It is important to note that self-citations, where a publication cites itself, are deliberately excluded from this identification process. This exclusion helps maintain the integrity of the citation data and prevents skewed counts of cited publications.

This mechanism facilitates the accurate tracking and analysis of patent citations, contributing to a clearer understanding of the relationships between patents and their cited references in the broader context of patent law and intellectual property.

### CITED_APPLN_ID 

``CITED_APPLN_ID`` is a surrogate key that uniquely identifies a cited patent application. This attribute is used when an application (i.e., a submission for a patent) is being cited. It is independent of any publication referenced by ``CITED_PAT_PUBLN_ID``. The ``CITED_APPLN_ID`` is a significant surrogate key that uniquely identifies a cited patent application within patent databases. This attribute is essential when a patent application references another application, indicating that the cited application is relevant to the context of the citing application. Unlike ``CITED_PAT_PUBLN_ID``, which pertains specifically to cited patent publications, ``CITED_APPLN_ID`` focuses on the unique identification of applications within the patent system.

### PAT_CITN_SEQ_NR

The ``PAT_CITN_SEQ_NR`` is a sequential number assigned to patent citations within a specific combination of publication and citation origin, indicating the order of the citation in that context. It helps to uniquely identify and categorize citations without suggesting duplicate counts, as the numbering resets for each origin of citations.

## Non-patent Literature

### CITED_NPL_PUBLN_ID

``CITED_NPL_PUBLN_ID`` refers to a non-patent-literature being cited, which in turn may contain "hidden" references to patent publications. The ``CITED_NPL_PUBLN_ID`` is a surrogate key that uniquely identifies non-patent literature (NPL) publications that have been cited within patent documents. This attribute serves as a reference to external sources, such as scientific articles or research papers, that are relevant to the patent application or publication. It can contain up to 32 ASCII characters, and a value of 0 is used to indicate that no NPL publication has been cited. By providing a distinct identifier for each cited NPL, this attribute facilitates the tracking and analysis of references to external literature within the context of patent citations.

### NPL_CITN_SEQ_NR 

It is a sequence number that uniquely identifies non-patent literature (NPL) citations within a specific series of NPL citations for a given publication or origin combination. Similar to the ``PAT_CITN_SEQ_NR``, the numbering for ``NPL_CITN_SEQ_NR`` starts at 1 for each origin of citations and is sequentially assigned, allowing for easy tracking of NPL references.

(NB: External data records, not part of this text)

`src/rtl/bbt_pkg.sv`:
```
package bbt_pkg;
    typedef enum logic [2:0] {
        M_IDLE  = 3'd0,
        M_PROG  = 3'd1,
        M_ERASE = 3'd2,
        M_ESUSP = 3'd3,
        M_SPROG = 3'd4
    } mode_e;

    localparam logic KIND_PROG  = 1'b0;
    localparam logic KIND_ERASE = 1'b1;
endpackage

```
`src/rtl/bbt_addr_split.sv`:
```
module bbt_addr_split #(
    parameter int ADDR_W   = 23,
    parameter int BANK_W   = 2,
    parameter int SECT_LSB = 15,
    localparam int SECT_W  = ADDR_W - SECT_LSB
) (
    input  logic [ADDR_W-1:0] addr,
    output logic [BANK_W-1:0] bank,
    output logic [SECT_W-1:0] sect
);
    // bank is the top slice; sector id spans bank bits too, so it is unique chip-wide
    assign bank = addr[ADDR_W-1 -: BANK_W];
    assign sect = addr[ADDR_W-1 : SECT_LSB];
endmodule

```
`src/rtl/bbt_op_ctrl.sv`:
```
module bbt_op_ctrl
    import bbt_pkg::*;
#(
    parameter int BANK_W = 2,
    parameter int SECT_W = 8
) (
    input  logic              clk,
    input  logic              rst_n,
    input  logic              start,
    input  logic              kind,
    input  logic [BANK_W-1:0] st_bank,
    input  logic [SECT_W-1:0] st_sect,
    input  logic              st_bit7,
    input  logic              done,
    input  logic              susp,
    input  logic              resume,
    output mode_e             mode,
    output logic [BANK_W-1:0] main_bank,
    output logic [SECT_W-1:0] main_sect,
    output logic              main_exp7,
    output logic [BANK_W-1:0] nest_bank,
    output logic              nest_exp7,
    output logic              ack
);
    typedef struct packed {
        mode_e             mode;
        logic [BANK_W-1:0] bank;
        logic [SECT_W-1:0] sect;
        logic              exp7;
        logic [BANK_W-1:0] nbank;
        logic              nexp7;
        logic              ack;
    } st_t;

    st_t st_d, st_q;

    always_comb begin
        st_d     = st_q;
        st_d.ack = 1'b0;
        unique case (st_q.mode)
            M_IDLE: begin
                if (start) begin
                    st_d.mode = (kind == KIND_ERASE) ? M_ERASE : M_PROG;
                    st_d.bank = st_bank;
                    st_d.sect = st_sect;
                    st_d.exp7 = st_bit7;
                    st_d.ack  = 1'b1;
                end
            end
            M_PROG: begin
                if (done) st_d.mode = M_IDLE;
            end
            M_ERASE: begin
                if (done)      st_d.mode = M_IDLE;
                else if (susp) st_d.mode = M_ESUSP;
            end
            M_ESUSP: begin
                if (resume) begin
                    st_d.mode = M_ERASE;
                end else if (start && kind == KIND_PROG && st_sect != st_q.sect) begin
                    st_d.mode  = M_SPROG;
                    st_d.nbank = st_bank;
                    st_d.nexp7 = st_bit7;
                    st_d.ack   = 1'b1;
                end
            end
            M_SPROG: begin
                if (done) st_d.mode = M_ESUSP;
            end
            default: st_d.mode = M_IDLE;
        endcase
    end

    always_ff @(posedge clk) begin
        if (!rst_n) begin
            st_q <= '{mode: M_IDLE, bank: '0, sect: '0, exp7: 1'b0,
                      nbank: '0, nexp7: 1'b0, ack: 1'b0};
        end else begin
            st_q <= st_d;
        end
    end

    assign mode      = st_q.mode;
    assign main_bank = st_q.bank;
    assign main_sect = st_q.sect;
    assign main_exp7 = st_q.exp7;
    assign nest_bank = st_q.nbank;
    assign nest_exp7 = st_q.nexp7;
    assign ack       = st_q.ack;

    a_r6_done_clears: assert property (@(posedge clk) disable iff (!rst_n)
        ((st_q.mode == M_PROG || st_q.mode == M_ERASE) && done) |=> (st_q.mode == M_IDLE));

    a_r7_no_ack_running: assert property (@(posedge clk) disable iff (!rst_n)
        (st_q.mode == M_PROG || st_q.mode == M_ERASE || st_q.mode == M_SPROG) |=> !st_q.ack);

    a_r8_susp_from_erase: assert property (@(posedge clk) disable iff (!rst_n)
        (st_q.mode == M_ESUSP && $past(st_q.mode) != M_ESUSP)
            |-> ($past(st_q.mode) == M_ERASE || $past(st_q.mode) == M_SPROG));

    a_r10_nested_returns: assert property (@(posedge clk) disable iff (!rst_n)
        (st_q.mode == M_SPROG && done) |=> (st_q.mode == M_ESUSP && $stable(st_q.bank)));
endmodule

```
`src/rtl/bbt_read_steer.sv`:
```
module bbt_read_steer
    import bbt_pkg::*;
#(
    parameter int BANK_W = 2,
    parameter int SECT_W = 8
) (
    input  mode_e             mode,
    input  logic [BANK_W-1:0] main_bank,
    input  logic [SECT_W-1:0] main_sect,
    input  logic              main_exp7,
    input  logic [BANK_W-1:0] nest_bank,
    input  logic              nest_exp7,
    input  logic [BANK_W-1:0] rd_bank,
    input  logic [SECT_W-1:0] rd_sect,
    output logic              sel_status,
    output logic              dq7
);
    logic hit_main, hit_sect, hit_nest;

    always_comb begin
        hit_main   = (rd_bank == main_bank);
        hit_sect   = (rd_sect == main_sect);
        hit_nest   = (rd_bank == nest_bank);
        sel_status = 1'b0;
        dq7        = 1'b0;
        unique case (mode)
            M_PROG: begin
                if (hit_main) begin
                    sel_status = 1'b1;
                    dq7        = ~main_exp7;
                end
            end
            M_ERASE: begin
                if (hit_main) sel_status = 1'b1;
            end
            M_ESUSP: begin
                if (hit_sect) begin
                    sel_status = 1'b1;
                    dq7        = 1'b1;
                end
            end
            M_SPROG: begin
                if (hit_nest) begin
                    sel_status = 1'b1;
                    dq7        = ~nest_exp7;
                end else if (hit_sect) begin
                    sel_status = 1'b1;
                    dq7        = 1'b1;
                end
            end
            default: ;
        endcase
    end
endmodule

```
`src/rtl/bank_busy_tracker.sv`:
```
module bank_busy_tracker
    import bbt_pkg::*;
#(
    parameter int ADDR_W   = 23,
    parameter int BANK_W   = 2,
    parameter int SECT_LSB = 15
) (
    input  logic              clk,
    input  logic              rst_n,
    input  logic              op_start,
    input  logic              op_kind,
    input  logic [ADDR_W-1:0] op_addr,
    input  logic              op_dq7,
    input  logic              op_done,
    input  logic              suspend_cmd,
    input  logic              resume_cmd,
    input  logic [ADDR_W-1:0] rd_addr,
    output logic              op_busy,
    output logic [BANK_W-1:0] busy_bank,
    output logic              erase_suspended,
    output logic              start_ack,
    output logic              rd_status_sel,
    output logic              rd_dq7
);
    localparam int SECT_W = ADDR_W - SECT_LSB;
    localparam int N_PORT = 2;  // 0: operation address, 1: read address

    logic [N_PORT-1:0][ADDR_W-1:0] addr_in;
    logic [N_PORT-1:0][BANK_W-1:0] bank_of;
    logic [N_PORT-1:0][SECT_W-1:0] sect_of;

    assign addr_in[0] = op_addr;
    assign addr_in[1] = rd_addr;

    for (genvar g = 0; g < N_PORT; g++) begin : g_split
        bbt_addr_split #(.ADDR_W(ADDR_W), .BANK_W(BANK_W), .SECT_LSB(SECT_LSB)) u_split (
            .addr (addr_in[g]),
            .bank (bank_of[g]),
            .sect (sect_of[g])
        );
    end

    mode_e             mode;
    logic [BANK_W-1:0] main_bank, nest_bank;
    logic [SECT_W-1:0] main_sect;
    logic              main_exp7, nest_exp7;

    bbt_op_ctrl #(.BANK_W(BANK_W), .SECT_W(SECT_W)) u_ctrl (
        .clk       (clk),
        .rst_n     (rst_n),
        .start     (op_start),
        .kind      (op_kind),
        .st_bank   (bank_of[0]),
        .st_sect   (sect_of[0]),
        .st_bit7   (op_dq7),
        .done      (op_done),
        .susp      (suspend_cmd),
        .resume    (resume_cmd),
        .mode      (mode),
        .main_bank (main_bank),
        .main_sect (main_sect),
        .main_exp7 (main_exp7),
        .nest_bank (nest_bank),
        .nest_exp7 (nest_exp7),
        .ack       (start_ack)
    );

    bbt_read_steer #(.BANK_W(BANK_W), .SECT_W(SECT_W)) u_steer (
        .mode       (mode),
        .main_bank  (main_bank),
        .main_sect  (main_sect),
        .main_exp7  (main_exp7),
        .nest_bank  (nest_bank),
        .nest_exp7  (nest_exp7),
        .rd_bank    (bank_of[1]),
        .rd_sect    (sect_of[1]),
        .sel_status (rd_status_sel),
        .dq7        (rd_dq7)
    );

    always_comb begin
        op_busy         = (mode != M_IDLE);
        erase_suspended = (mode == M_ESUSP) || (mode == M_SPROG);
        unique case (mode)
            M_IDLE:  busy_bank = '0;
            M_SPROG: busy_bank = nest_bank;
            default: busy_bank = main_bank;
        endcase
    end

    a_r1_idle_reads_array: assert property (@(posedge clk) disable iff (!rst_n)
        !op_busy |-> !rd_status_sel);

    a_r3_other_bank_array: assert property (@(posedge clk) disable iff (!rst_n)
        (op_busy && !erase_suspended && rd_addr[ADDR_W-1 -: BANK_W] != busy_bank)
            |-> !rd_status_sel);

    a_r2_ack_follows_start: assert property (@(posedge clk) disable iff (!rst_n)
        start_ack |-> ($past(op_start) && op_busy));
endmodule

```
`config.mk`:
```
export PLATFORM = sky130hd
export DESIGN_NAME = bank_busy_tracker
export DESIGN_NICKNAME = d
export VERILOG_FILES = /design/src/rtl/bbt_pkg.sv /design/src/rtl/bbt_addr_split.sv /design/src/rtl/bbt_op_ctrl.sv /design/src/rtl/bbt_read_steer.sv /design/src/rtl/bank_busy_tracker.sv
export SDC_FILE = /design/constraint.sdc
export NUM_CORES = 1
export LEC_CHECK = 0
export ABC_AREA = 0
export BUFFER_PORTS_ARGS = -buffer_cell sky130_fd_sc_hd__buf_4
export CAP_MARGIN = 10
export CORE_ASPECT_RATIO = 1.2
export CORE_MARGIN = 3
export CORE_UTILIZATION = 47
export CTS_CLUSTER_DIAMETER = 50
export CTS_CLUSTER_SIZE = 25
export DETAILED_ROUTE_END_ITERATION = 12
export PLACE_DENSITY = 0.84
export SYNTH_ARGS = -nofsm -noshare
export SYNTH_HDL_FRONTEND = slang
export SYNTH_SLANG_ARGS = --single-unit
export TNS_END_PERCENT = 100
```
`constraint.sdc`:
```
create_clock -name clk -period 3.57 [get_ports clk]
set_input_delay 0.357 -clock clk [delete_from_list [all_inputs] [get_ports clk]]
set_output_delay 0.357 -clock clk [all_outputs]
set_load 0.02 [all_outputs]
```
==> results of run 1 <==
## cell families (layout without fill, tap and decap cells)
logic type,count (synthesis),count (layout),synth area share
muxes,4,4,0.0372
DFF,16,16,0.289
AOI/OAI and AO/OA,28,28,0.213
and+or+nand+nor,61,61,0.263
xor gates and xnor gates,18,18,0.142
buffers and inverters,9,36,0.0553
## Yosys cell counts (2+ instances only)
cell	instances
mux2i_1	3
nand3_1	5
inv_1	2
o21a_1	3
clkbuf_1	2
a21oi_1	5
a21boi_2	8
nand2_1	35
dfxtp_1	16
nor2_1	8
o22ai_1	3
nand2b_1	3
xnor2_1	4
buf_6	3
xor2_1	14
o21ai_0	3
## worst max-delay path by stage
stage	startpoint	to	slack [ns]	cells after the start
after global routing	u_ctrl.mode[2]	rd_dq7	1.16	5
final	u_ctrl.mode[2]	rd_dq7	1.29	5
after CTS	u_ctrl.mode[2]	rd_dq7	1.29	5
after floorplan	rd_addr[15]	rd_status_sel	1.70	5
after detailed placement	rd_addr[15]	rd_status_sel	1.51	7
after global placement	rd_addr[15]	rd_status_sel	1.52	7
## metal layers
metal	GRT usage	wire, µm	part of all wire
met1	0.193	1040	0.41
met2	0.353	1360	0.53
met3	0.0378	100	0.039
met4	0.0654	49	0.019
met5	0	0	0
## where the power goes
group          leakage, nW  switching (mW)  internal, mW
clock network       0.0210          0.0631        0.0620
registers            0.131          0.0169         0.192
logic                0.432          0.0790        0.0684
## through the flow
step / area, µm² / std cells
after floorplan: 1110 / 136
after global placement: 1320 / 189
after detailed placement: 1320 / 189
after CTS: 1350 / 193
after global routing: 1350 / 193
final: 1350 / 193
## area by class of cell
class	instances	area, µm²
well taps	30	37.5
multi-input cells	111	727
flip-flops and latches	16	320
repair buffers	30	225
inverters	2	7.51
fillers	195	786
clock buffers	4	36.3
## worst max-delay path: stages (launching register included)
cell	delay, ns
dfxtp_1	0.71
nand2_1	0.23
o21a_1	0.23
o32a_1	0.16
o22ai_1	0.14
buf_4	0.17
## sequential cells by signal (all words and copies together) (netlist names)
signal            cells
u_ctrl.main_sect      7
u_ctrl.main_exp7      1
u_ctrl.ack            1
u_ctrl.nest_exp7      1
u_ctrl.nest_bank      2
u_ctrl.main_bank      1
u_ctrl.mode           3
==> results.sh, run 1 <==
export IMPL_ys_seq_area_frac=0.289
export IMPL_postLayoutCoreUtil=0.633
export IMPL_nets=218
export IMPL_postSynthCellCount=136
export IMPL_r2r_end="u_ctrl.nest_exp7"
export IMPL_status="finished, final reports clean"
export IMPL_layout_commonest_cell="nand2_1"
export IMPL_max_freq_mhz=438
export IMPL_grt_overflow=0
export IMPL_reg2reg_from="u_ctrl.mode[2]"
export IMPL_slew_violations=0
export IMPL_dp_hpwl_um=2000
export IMPL_yosys_most_used_dff="dfxtp_1"
export IMPL_die_area_um2=2980
export IMPL_io_buffers=30
export IMPL_yosys_area_top_type="dfxtp_1"
export IMPL_drc=0
export IMPL_yosysWarnings=0
export IMPL_pin_count=61
export IMPL_hold_worst_slack_ns=0.316
export IMPL_startpoint_type="flop"
export IMPL_synth_top_area_frac=0.289
export IMPL_clock_latency_ns=0.29
export IMPL_critPathArrivalTime_ns=1.93
export IMPL_grt_max_degree=20
export IMPL_synth_edff_count=0
export IMPL_clock_root_buffer="clkbuf_4"
export IMPL_netlist_area_um2=1110
export IMPL_reg2reg_depth=5
export IMPL_criticalPathCategory="flop to output pin"
export IMPL_gp_congestion=0.828
export IMPL_cp_required_ns=3.21
export IMPL_postCtsSetupBuffers=0
export IMPL_postCtsHoldBufs=0
export IMPL_crit_fanout=13
export IMPL_ant_nets=0
export IMPL_ys_seq_elements=16
export IMPL_hp_class="input port to flop"
export IMPL_grt_pass1_vias=960
export IMPL_cts_htree_levels=1
export IMPL_hold_viol=0
export IMPL_synth_area_leaders="dfxtp_1 (29%), nand2_1 (12%), xor2_1 (11%)"
export IMPL_min_path_cells=3
export IMPL_wl_per_cell_um=13.2
export IMPL_die_w_um=50.3
export IMPL_setup_viol=0
export IMPL_synth_avg_cell_area_um2=8.15
export IMPL_worstMarginPinSlew_ns=0.592
export IMPL_layout_common_cells="nand2_1 (35), buf_4 (30), dfxtp_1 (16), xor2_1 (14)"
export IMPL_rsz0062_at_grt="false"
export IMPL_drt_pass1_iterations=4
export IMPL_slew_limit_headroom=0.605
export IMPL_numCtsBuffers=3
export IMPL_grtUsageTotal=0.182
export IMPL_syn_nets=190
export IMPL_start_util=0.518
export IMPL_fin_crit_ns=2.28
export IMPL_cts_tree="built"
export IMPL_antenna_found_initial=0
export IMPL_cts_repair_resized=0
export IMPL_maxCapViolCount=0
export IMPL_hold_start="op_dq7"
export IMPL_async_reset_ff_frac=0
export IMPL_total_power_mw=0.481
export IMPL_cts_buffer_depth=2
export IMPL_cts_sinks=16
export IMPL_rows=18
export IMPL_synth_distinct_cells=35
export IMPL_die_y_um=59.2
export IMPL_period_share=0.640
export IMPL_fin_ws_ns=1.29
export IMPL_wirelength_um=2540
export IMPL_ir_drop_mv=0.267
export IMPL_leakagePower_nw=0.584
export IMPL_num_vias=1021
export IMPL_cp_end_kind="output pin"
export IMPL_num_antenna_cells=0
export IMPL_path_clk_slew_ns=0.10
export IMPL_power_density_nw_per_um2=355
export IMPL_min_to="u_ctrl.main_exp7"
export IMPL_r2r_slack_ns=1.80
export IMPL_pre_cts_ws_ns=1.51
export IMPL_fin_worst_skew_ns=0.00242
export IMPL_grt_pass1_wl_um=4130
export IMPL_tns_ns=0
export IMPL_area_growth_pct=22.1
export IMPL_drive_gt1_frac=0.294
export IMPL_vias_per_cell=5.29
export IMPL_core_um2=2140
export IMPL_drtIter0Drc=12
No activity file was read; power rests on OpenSTA's default activity.
==> run 2: changes to the inputs <==
- CORE_UTILIZATION: 47 -> 44
- PLACE_DENSITY: 0.84 -> 0.79
- clock period: 3.57 -> 2.3 ns (I/O delays scaled with it)
==> run 2 against run 1 <==
  * Power grew 54%
  * Sequential power grew 55%
  * Critical path depth grew 1
  * Clock skew is essentially flat
  * Count of clock-buffer cells in the layout is the same
  * Setup slack lost 1.1 ns
  * Global-route usage shrank 2.3 points
  * Cell area grew 0.65%
  * Die area grew 6.1%
  * Clock power grew 51%
  * Via count grew 0.98%
==> results.sh, run 2 (synthesized netlist as in run 1, its figures left out) <==
export IMPL_wl_per_cell_um=12.2
export IMPL_min_to="u_ctrl.main_exp7"
export IMPL_pin_count=61
export IMPL_grtUsageTotal=0.160
export IMPL_reg2reg_from="u_ctrl.mode[2]"
export IMPL_clock_latency_ns=0.29
export IMPL_period_share=0.918
export IMPL_regArea_um2=320
export IMPL_cp_end_kind="output pin"
export IMPL_critPathSlowestCell="dfxtp_1"
export IMPL_slew_violations=0
export IMPL_leakagePower_nw=0.588
export IMPL_r2r_end="u_ctrl.nest_exp7"
export IMPL_cts_sinks=16
export IMPL_crit_fanout=3
export IMPL_fin_worst_skew_ns=0.00278
export IMPL_dp_hpwl_um=1940
export IMPL_drt_pass1_iterations=4
export IMPL_ir_drop_mv=0.369
export IMPL_maxCapViolCount=0
export IMPL_largest_register_ffs=7
export IMPL_drive_gt1_frac=0.299
export IMPL_cts_tree="built"
export IMPL_hp_class="input port to flop"
export IMPL_slowest_delay_ns=0.35
export IMPL_multi_input_area_um2=727
export IMPL_die_area_um2=3160
export IMPL_area_growth_pct=22.9
export IMPL_rows=19
export IMPL_wirelength_um=2390
export IMPL_start_util=0.471
export IMPL_status="finished, final reports clean"
export IMPL_total_power_mw=0.740
export IMPL_cp_required_ns=2.07
export IMPL_startpoint_type="flop"
export IMPL_grt_overflow=0
export IMPL_nets=219
export IMPL_power_density_nw_per_um2=543
export IMPL_layout_common_cells="nand2_1 (35), buf_4 (31), dfxtp_1 (16), xor2_1 (14)"
export IMPL_die_y_um=61.0
export IMPL_drtIter0Drc=22
export IMPL_hold_viol=0
export IMPL_criticalPathCategory="flop to output pin"
export IMPL_ant_nets=0
export IMPL_grt_max_degree=20
export IMPL_postLayoutCoreUtil=0.579
export IMPL_cts_buffer_depth=2
export IMPL_worstMarginPinSlew_ns=0.540
export IMPL_reg2reg_depth=5
export IMPL_grt_pass1_wl_um=3840
export IMPL_drc=0
export IMPL_core_um2=2350
export IMPL_startpoint="u_ctrl.main_sect[0]"
export IMPL_die_w_um=51.8
export IMPL_setup_viol=0
export IMPL_numCtsBuffers=3
export IMPL_path_clk_slew_ns=0.10
export IMPL_clock_root_buffer="clkbuf_4"
export IMPL_min_path_cells=3
export IMPL_dp_cells=190
export IMPL_dpl_instance_area_um2=1320
export IMPL_fin_crit_ns=2.11
export IMPL_max_freq_mhz=474
export IMPL_vias_per_cell=5.29
export IMPL_fillers=222
export IMPL_tns_ns=0
export IMPL_io_buffers=30
export IMPL_hold_start="op_dq7"
export IMPL_r2r_slack_ns=0.59
export IMPL_layout_commonest_cell="nand2_1"
export IMPL_antenna_found_initial=0
export IMPL_gp_congestion=0.864
export IMPL_grt_pass1_vias=957
export IMPL_num_vias=1031
export IMPL_cts_htree_levels=1
export IMPL_stdcell_count=195
export IMPL_postLayoutCellArea_um2=1360
export IMPL_critPathArrivalTime_ns=1.88
export IMPL_num_antenna_cells=0
export IMPL_slew_limit_headroom=0.640
export IMPL_worstPathCellList="xor2_1 -> nor4_1 -> nand3_1 -> and3_1 -> o41ai_2 -> buf_4"
[run 2: cell types whose count changed in the layout (fill, tap and decap cells not counted), sizes merged]
cell,before,now
buf,30,31
[run 2: worst max path at each step]
stage | end | slack, ns | cells past startpoint
3_5_place_dp | rd_status_sel | 0.51 | 6
3_3_place_gp | rd_status_sel | 0.53 | 6
2_1_floorplan | rd_status_sel | 0.57 | 5
6_report | rd_status_sel | 0.19 | 6
5_1_grt | rd_status_sel | -0.01 | 6
4_1_cts | rd_status_sel | 0.17 | 6
[run 2: layout make-up]
cell class | instances | share of cell area
multi-input combinational | 111 | 0.534
sequential | 16 | 0.235
timing repair buffer | 31 | 0.171
tap | 31 | 0.0285
clock buffer | 4 | 0.0266
inverter | 2 | 0.00551
[run 2: critical path: cells and delay by family, from the launching register on]
kind                      cells  cell delay [ns]
xor gates and xnor gates      1             0.17
AOI/OAI and AO/OA             1             0.19
DFF                           1             0.35
and+or+nand+nor               3             0.70
buffers and inverters         1             0.19
[run 2: layer usage]
| layer | vias to the layer above | part of all wire | GRT usage |
|---|---|---|---|
| met5 | - | 0 | 0 |
| met4 | 0 | 0.013 | 0.0562 |
| met3 | 5 | 0.044 | 0.0147 |
| met2 | 26 | 0.56 | 0.318 |
| met1 | 489 | 0.38 | 0.172 |
| li1 | 511 | - | - |
[run 2: timing repair]
action | 4_1_cts | 5_1_grt
hold endpoints to repair | 0 | 0
buffers inserted | 0 | 1
hold buffers | 0 | 0
endpoints found under the setup margin | 0 | 1
resized for setup | 0 | 0
[run 2: metrics by stage]
stage / hold slack [ns] / setup slack (ns)
6_report: 0.201 / 0.189
5_1_grt: 0.209 / -0.0109
4_1_cts: 0.197 / 0.169
3_5_place_dp: 0.473 / 0.509
3_3_place_gp: 0.457 / 0.535
2_1_floorplan: 0.365 / 0.567
[run 2: where the power goes]
| part | leakage (nW) | internal, mW | switching [mW] |
|---|---|---|---|
| Clock | 0.0210 | 0.0964 | 0.0930 |
| Sequential | 0.131 | 0.297 | 0.0262 |
| Combinational | 0.436 | 0.107 | 0.120 |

This attribute is essential for organizing and referencing NPL citations within patent documents, and it helps distinguish between NPL citations and patent citations. If a citation is not an NPL citation but rather a patent citation, the ``NPL_CITN_SEQ_NR`` will be set to 0. It's important to note that the sequence number does not indicate the order in which the NPL citations appear but rather serves as a unique identifier for each citation within the specific context of a publication's origin.

The ``NPL_CITN_SEQ_NR`` is similar to the ``PAT_CITN_SEQ_NR`` in that both are sequence numbers used to uniquely identify citations within their respective contexts.

## Other Attributes

### CITN_GENER_AUTH


The attribute ``CITN_GENER_AUTH`` serves as an identifier for the International Search Authority (ISA) associated with Patent Cooperation Treaty (PCT) search reports, including supplementary search reports, as well as for national or regional search authorities in other contexts. This attribute is represented by a two-character country code, following the WIPO ST.3 standard, and it defaults to spaces when not applicable.

It provides a country code that specifies the authority responsible for conducting the search, thereby indicating which organization reviewed the patent application in question.

- ISR or SUP, then identifying the (Supplementary) International Search Authority (ISA)

or

- SEA, EXA or PRS, then identifying a national / regional search authority.

In [8]:
query_citations_with_authorities = (
    db.query(
        TLS212_CITATION.pat_publn_id,
        TLS212_CITATION.citn_id,
        TLS212_CITATION.citn_origin,
        TLS212_CITATION.cited_pat_publn_id,
        TLS212_CITATION.cited_appln_id,
        TLS212_CITATION.pat_citn_seq_nr,
        TLS212_CITATION.cited_npl_publn_id,
        TLS212_CITATION.npl_citn_seq_nr,
        TLS212_CITATION.citn_gener_auth,   # Include generating authority field
        TLS201_APPLN.appln_auth  # Add the authority of the cited application
    )
    .join(TLS201_APPLN, TLS201_APPLN.appln_id == TLS212_CITATION.cited_appln_id)
    .filter(
        TLS212_CITATION.citn_gener_auth != '  '  # Filter for non-null generating authorities
    )
    .order_by(TLS212_CITATION.citn_id.desc())  
)


citations_with_authorities_res = patstat.df(query_citations_with_authorities)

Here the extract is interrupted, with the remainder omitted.